▶ Excerpted data

/---

<file path="src/rtl/mips_cpu_pkg.sv">
// Shared definitions for the multi-cycle MIPS control sequencer: state
// encoding, opcode/funccode values and the select encodings for the bus
// address and the PC source.
package mips_cpu_pkg;

  typedef enum logic [2:0] {
    FETCH  = 3'd0,
    DECODE = 3'd1,
    EXEC   = 3'd2,
    MEM    = 3'd3,
    WB     = 3'd4,
    HALTED = 3'd5
  } state_t;

  // Primary opcodes (IW[31:26])
  localparam logic [5:0] OP_RTYPE  = 6'b000000;
  localparam logic [5:0] OP_REGIMM = 6'b000001;
  localparam logic [5:0] OP_J      = 6'b000010;
  localparam logic [5:0] OP_JAL    = 6'b000011;
  localparam logic [5:0] OP_BEQ    = 6'b000100;
  localparam logic [5:0] OP_BNE    = 6'b000101;
  localparam logic [5:0] OP_ADDIU  = 6'b001001;
  localparam logic [5:0] OP_LUI    = 6'b001111;
  localparam logic [5:0] OP_LB     = 6'b100000;
  localparam logic [5:0] OP_LWR    = 6'b100110;
  localparam logic [5:0] OP_SB     = 6'b101000;
  localparam logic [5:0] OP_SH     = 6'b101001;
  localparam logic [5:0] OP_SW     = 6'b101011;

  // R-type function codes (IW[5:0]) that do not write the register file
  localparam logic [5:0] FN_JR     = 6'b001000;
  localparam logic [5:0] FN_MTHI   = 6'b010001;
  localparam logic [5:0] FN_MTLO   = 6'b010011;
  localparam logic [5:0] FN_MULT   = 6'b011000;
  localparam logic [5:0] FN_DIVU   = 6'b011011;

  // REGIMM rt field values for the linking branches
  localparam logic [4:0] RT_BLTZAL = 5'b10000;
  localparam logic [4:0] RT_BGEZAL = 5'b10001;

  // PC source select
  localparam logic PC_SRC_SEQ    = 1'b0;  // PC + 4
  localparam logic PC_SRC_TARGET = 1'b1;  // latched branch/jump target

  // Bus address select
  localparam logic ADDR_SEL_PC  = 1'b0;
  localparam logic ADDR_SEL_ALU = 1'b1;

endpackage : mips_cpu_pkg

</file>
<file path="src/rtl/mips_cpu_ctrl_class.sv">
// Combinational instruction classifier: tells the sequencer whether the
// latched instruction needs a data-memory phase and/or a register write-back.
module mips_cpu_ctrl_class
  import mips_cpu_pkg::*;
(
  input  logic [5:0] i_opcode,
  input  logic [5:0] i_funccode,
  input  logic [4:0] i_rt,
  output logic       o_is_load,
  output logic       o_is_store,
  output logic       o_writes_reg
);

  // Decode memory class and write-back need from the instruction fields
  always_comb begin
    // NOTE: every output gets a default before the case so no path can leave one unassigned and infer a latch.
    o_is_load    = (i_opcode >= OP_LB) && (i_opcode <= OP_LWR);
    o_is_store   = (i_opcode == OP_SB) || (i_opcode == OP_SH) || (i_opcode == OP_SW);
    o_writes_reg = 1'b0;

    case (i_opcode)
      OP_RTYPE: begin
        // HI/LO movers, multiply/divide and JR leave the register file alone
        o_writes_reg = !((i_funccode == FN_JR)   ||
                         (i_funccode == FN_MTHI) ||
                         (i_funccode == FN_MTLO) ||
                         ((i_funccode >= FN_MULT) && (i_funccode <= FN_DIVU)));
      end
      OP_REGIMM: begin
        // Linking branches write $ra whether or not the branch is taken
        o_writes_reg = (i_rt == RT_BLTZAL) || (i_rt == RT_BGEZAL);
      end
      OP_JAL: begin
        o_writes_reg = 1'b1;
      end
      default: begin
        o_writes_reg = (i_opcode >= OP_ADDIU) && (i_opcode <= OP_LUI);
      end
    endcase
  end

endmodule : mips_cpu_ctrl_class

</file>
<file path="src/rtl/mips_cpu_ctrl_fsm.sv">
// Multi-cycle control sequencer: walks each instruction through
// FETCH/DECODE/EXEC/MEM/WB, runs the memory-bus handshake, produces the
// IR/PC/register-file strobes and tracks the branch delay slot.
module mips_cpu_ctrl_fsm
  import mips_cpu_pkg::*;
#(
  // Informational; the PC register owns the real reset value.
  parameter logic [31:0] RESET_VECTOR = 32'hBFC0_0000
) (
  input  logic       clk,
  input  logic       reset_n,
  input  logic       waitrequest,
  input  logic       pc_is_zero,
  input  logic [5:0] opcode,
  input  logic [5:0] funccode,
  input  logic [4:0] rt,
  input  logic       is_branch,
  input  logic       is_jump,
  input  logic       cond_met,
  output logic [2:0] state,
  output logic       active,
  output logic       mem_read,
  output logic       mem_write,
  output logic       addr_sel,
  output logic       ir_write,
  output logic       pc_write,
  output logic       pc_src,
  output logic       target_load,
  output logic       reg_write
);

  // A misaligned reset vector would fetch garbage forever; reject it early.
  if (RESET_VECTOR[1:0] != 2'b00) begin : g_bad_reset_vector
    $error("RESET_VECTOR must be word aligned");
  end

  state_t r_state;
  state_t w_state_nxt;
  logic   r_delay_pending;
  logic   w_delay_nxt;
  logic   w_is_load;
  logic   w_is_store;
  logic   w_writes_reg;
  logic   w_redirect;

  mips_cpu_ctrl_class u_class (
    .i_opcode     (opcode),
    .i_funccode   (funccode),
    .i_rt         (rt),
    .o_is_load    (w_is_load),
    .o_is_store   (w_is_store),
    .o_writes_reg (w_writes_reg)
  );

  assign w_redirect = is_jump || (is_branch && cond_met);
  assign state      = r_state;

  // State register and delay-slot flag
  always_ff @(posedge clk or negedge reset_n) begin
    // NOTE: sequential state uses non-blocking assignments so every flop samples pre-edge values.
    if (!reset_n) begin
      r_state         <= FETCH;
      r_delay_pending <= 1'b0;
    end else begin
      r_state         <= w_state_nxt;
      r_delay_pending <= w_delay_nxt;
    end
  end

  // Next-state and strobe decode from the registered state
  always_comb begin
    w_state_nxt = r_state;
    w_delay_nxt = r_delay_pending;
    active      = 1'b1;
    mem_read    = 1'b0;
    mem_write   = 1'b0;
    addr_sel    = ADDR_SEL_PC;
    ir_write    = 1'b0;
    pc_write    = 1'b0;
    pc_src      = PC_SRC_SEQ;
    target_load = 1'b0;
    reg_write   = 1'b0;

    case (r_state)
      FETCH: begin
        if (pc_is_zero) begin
          // PC reached the halt address: stop without touching the bus
          w_state_nxt = HALTED;
        end else begin
          mem_read = 1'b1;
          addr_sel = ADDR_SEL_PC;
          if (!waitrequest) begin
            ir_write    = 1'b1;
            w_state_nxt = DECODE;
          end
        end
      end

      DECODE: begin
        w_state_nxt = EXEC;
      end

      EXEC: begin
        pc_write = 1'b1;
        pc_src   = r_delay_pending ? PC_SRC_TARGET : PC_SRC_SEQ;
        if (r_delay_pending) begin
          // Delay-slot instruction: apply the pending target, ignore any
          // redirect of its own
          w_delay_nxt = 1'b0;
        end else if (w_redirect) begin
          target_load = 1'b1;
          w_delay_nxt = 1'b1;
        end

        if (w_is_load || w_is_store) begin
          w_state_nxt = MEM;
        end else if (w_writes_reg) begin
          w_state_nxt = WB;
        end else begin
          w_state_nxt = FETCH;
        end
      end

      MEM: begin
        addr_sel  = ADDR_SEL_ALU;
        mem_read  = w_is_load;
        mem_write = w_is_store && !w_is_load;
        if (!waitrequest) begin
          w_state_nxt = w_is_load ? WB : FETCH;
        end
      end

      WB: begin
        reg_write   = 1'b1;
        w_state_nxt = FETCH;
      end

      HALTED: begin
        active      = 1'b0;
        w_state_nxt = HALTED;
      end

      default: begin
        w_state_nxt = FETCH;
      end
    endcase

    // The registered state is already FETCH during reset, so the FETCH decode
    // above would raise mem_read/ir_write; hold every strobe low instead.
    if (!reset_n) begin
      active      = 1'b1;
      mem_read    = 1'b0;
      mem_write   = 1'b0;
      addr_sel    = ADDR_SEL_PC;
      ir_write    = 1'b0;
      pc_write    = 1'b0;
      pc_src      = PC_SRC_SEQ;
      target_load = 1'b0;
      reg_write   = 1'b0;
    end
  end

  // The bus never sees a read and a write together
  a_rw_exclusive : assert property (@(posedge clk) disable iff (!reset_n)
    !(mem_read && mem_write));

  // Register writes only ever come from the write-back state
  a_wb_only : assert property (@(posedge clk) disable iff (!reset_n)
    reg_write |-> (r_state == WB));

endmodule : mips_cpu_ctrl_fsm
</file>
<file path="config.mk">
export PLATFORM = sky130hd
export DESIGN_NAME = mips_cpu_ctrl_fsm
export DESIGN_NICKNAME = d
export VERILOG_FILES = /design/src/rtl/mips_cpu_pkg.sv /design/src/rtl/mips_cpu_ctrl_class.sv /design/src/rtl/mips_cpu_ctrl_fsm.sv
export SDC_FILE = /design/constraint.sdc
export NUM_CORES = 1
export LEC_CHECK = 0
export CAP_MARGIN = 10
export CELL_PAD_IN_SITES_DETAIL_PLACEMENT = 1
export CELL_PAD_IN_SITES_GLOBAL_PLACEMENT = 2
export CORE_MARGIN = 8
export CORE_UTILIZATION = 15
export CTS_CLUSTER_DIAMETER = 200
export CTS_CLUSTER_SIZE = 12
export DETAILED_ROUTE_END_ITERATION = 12
export PLACE_DENSITY_LB_ADDON = 0.1
export SLEW_MARGIN = 25
export SYNTH_ARGS = -nofsm -noshare
export SYNTH_HDL_FRONTEND = slang
export SYNTH_SLANG_ARGS = --single-unit
</file>
<file path="constraint.sdc">
create_clock -name clk -period 1.6 [get_ports clk]
set_clock_uncertainty 0.1 [all_clocks]
set_input_delay 0.24 -clock clk [delete_from_list [all_inputs] [get_ports clk]]
set_output_delay 0.24 -clock clk [all_outputs]
set_load 0.02 [all_outputs]
</file>
==> flow_summary.toml, run 1 <==
[outcome]
outcome = "finished, violations left"
failed_checks = "setup timing"

[yosys]
post-synth-top-area-cell = "sky130_fd_sc_hd__dfrtp_1"
postSynth.asyncResetShare_pct = 100
syn_avg_cell_area_um2 = 7.88
ys_dominant_reg_cell = "sky130_fd_sc_hd__dfrtp_1"
synth_seq_area_share_pct = 22.3
synth-seq-cells = 4
post-synth-top-area-fraction_pct = 22.3
synth.area.top_cells = "sky130_fd_sc_hd__dfrtp_1 (22%), sky130_fd_sc_hd__nor2_1 (5.8%), sky130_fd_sc_hd__and3_1 (4.2%)"
synth_cell_types = 33
yosys.cell_count.top_type = "sky130_fd_sc_hd__nor2_1"
synth_enable_flop_cells = 0
netlist_area_pre_place_um2 = 449
synth_warnings = 0
postSynthCellCount = 57
synth.net_count = 81
synth_commonest_cells = "sky130_fd_sc_hd__nor2_1 (7), sky130_fd_sc_hd__nand2_1 (5), sky130_fd_sc_hd__dfrtp_1 (4)"

[grt]
gr-usage-met3_pct = 2.82
grt_max_degree = 7
grt_overflow = 0
global_route.usage.met2_pct = 16.4
grt_pass1_wl_um = 3640
track_usage_pct = 8.84
gr-max-usage-layer = "met2"
grt_antenna_before_repair = 0
grt_pass1_vias = 807
grt_use_met1_pct = 9.15

[place]
detailedPlace.worstSlack_ns = -0.655
post_dp_cell_area_mm2 = 0.00106
placedCellCount = 149
routabilityCongestion = 0.755
port_buffers = 34
dp_hpwl_um = 1770

[clock_tree]
clk_latency_ns = 0.23
clock_tree.buffer_depth = 2
cts-buffers-inserted = 3
numClockSinks = 4
clk_pin_slew_worst_setup_hold_paths_ns = 0.04
tritoncts = "done"
cts_htree_levels = 1
clock_tree.root_cell = "sky130_fd_sc_hd__clkbuf_4"

[route]
drt_drc_violations_left = 0
drt-total-wl_um = 2190
drt_iter0_drc = 13
drt-vias-per-instance = 4.44
detailedRoute.firstPassIterationCount = 4
drt-wirelength-per-cell_um = 13.5
antenna_left = 0
via_count = 720

[floorplanning]
top_level_ports = 36
core_region_area_mm2 = 0.00295
starting_utilization_of_the_core_area_pct = 15.2
die_footprint_mm2 = 0.00500
rows = 20
die_x_um = 70.7
dieHeight_um = 70.7

[sta]
post-route-worst-setup-slack_ns = -0.125
final.period_utilization_pct = 108
hold_viol = 0
maxClockFrequency_ghz = 0.580
final.hold.worst_slack_ns = 0.452
setup_tns_ns = -0.425
unrepaired_setup_endpoints_after_global_routing = "true"
max-slew-margin-rel_pct = 75.8
finalCriticalPeriod_ns = 1.73
setup_viol = 5
transition_time_at_the_pin_with_the_least_slew_margin_ns = 0.359
report.final.slew_viol_count = 0

[critical_path]
timing_worst_setup_path_type = "reg2out"
timing.critical_path.from_type = "register"
timing.critical_path.required_ns = 1.26
critPathCaptureType = "output port"
timing.critical_path.arrival_ns = 1.39
reg2reg_slack_ns = 0.04
cp_max_fo = 5

[power_and_ir_drop]
ir_drop_v = 0.000247
power_per_unit_of_standard_cell_area_mw_per_mm2 = 1120
power_leakage_nw = 0.564
totalPowerFinal_mw = 1.36

[finish]
layout.nets = 155
area.growth.synth_to_final_pct = 171
finalNonFillerCells = 162
final_core_util_pct = 41.3
finalInstanceArea_mm2 = 0.00122
n_antenna_cell = 0
post_route_cells_drive_above_1_share_pct = 55.0

[flow_run]
drv.max_cap_violation_count = 0

[worst_hold_path]
timing.hold.worst.class = "reg2reg"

\---

▶ Exercise details
The lines above from the one containing "pc_write = 1'b1;" through the one containing "export DESIGN_NICKNAME = d" are to be set down exactly, and no others.

▶ Response area
        pc_write = 1'b1;
        pc_src   = r_delay_pending ? PC_SRC_TARGET : PC_SRC_SEQ;
        if (r_delay_pending) begin
          // Delay-slot instruction: apply the pending target, ignore any
          // redirect of its own
          w_delay_nxt = 1'b0;
        end else if (w_redirect) begin
          target_load = 1'b1;
          w_delay_nxt = 1'b1;
        end

        if (w_is_load || w_is_store) begin
          w_state_nxt = MEM;
        end else if (w_writes_reg) begin
          w_state_nxt = WB;
        end else begin
          w_state_nxt = FETCH;
        end
      end

      MEM: begin
        addr_sel  = ADDR_SEL_ALU;
        mem_read  = w_is_load;
        mem_write = w_is_store && !w_is_load;
        if (!waitrequest) begin
          w_state_nxt = w_is_load ? WB : FETCH;
        end
      end

      WB: begin
        reg_write   = 1'b1;
        w_state_nxt = FETCH;
      end

      HALTED: begin
        active      = 1'b0;
        w_state_nxt = HALTED;
      end

      default: begin
        w_state_nxt = FETCH;
      end
    endcase

    // The registered state is already FETCH during reset, so the FETCH decode
    // above would raise mem_read/ir_write; hold every strobe low instead.
    if (!reset_n) begin
      active      = 1'b1;
      mem_read    = 1'b0;
      mem_write   = 1'b0;
      addr_sel    = ADDR_SEL_PC;
      ir_write    = 1'b0;
      pc_write    = 1'b0;
      pc_src      = PC_SRC_SEQ;
      target_load = 1'b0;
      reg_write   = 1'b0;
    end
  end

  // The bus never sees a read and a write together
  a_rw_exclusive : assert property (@(posedge clk) disable iff (!reset_n)
    !(mem_read && mem_write));

  // Register writes only ever come from the write-back state
  a_wb_only : assert property (@(posedge clk) disable iff (!reset_n)
    reg_write |-> (r_state == WB));

endmodule : mips_cpu_ctrl_fsm
</file>
<file path="config.mk">
export PLATFORM = sky130hd
export DESIGN_NAME = mips_cpu_ctrl_fsm
export DESIGN_NICKNAME = d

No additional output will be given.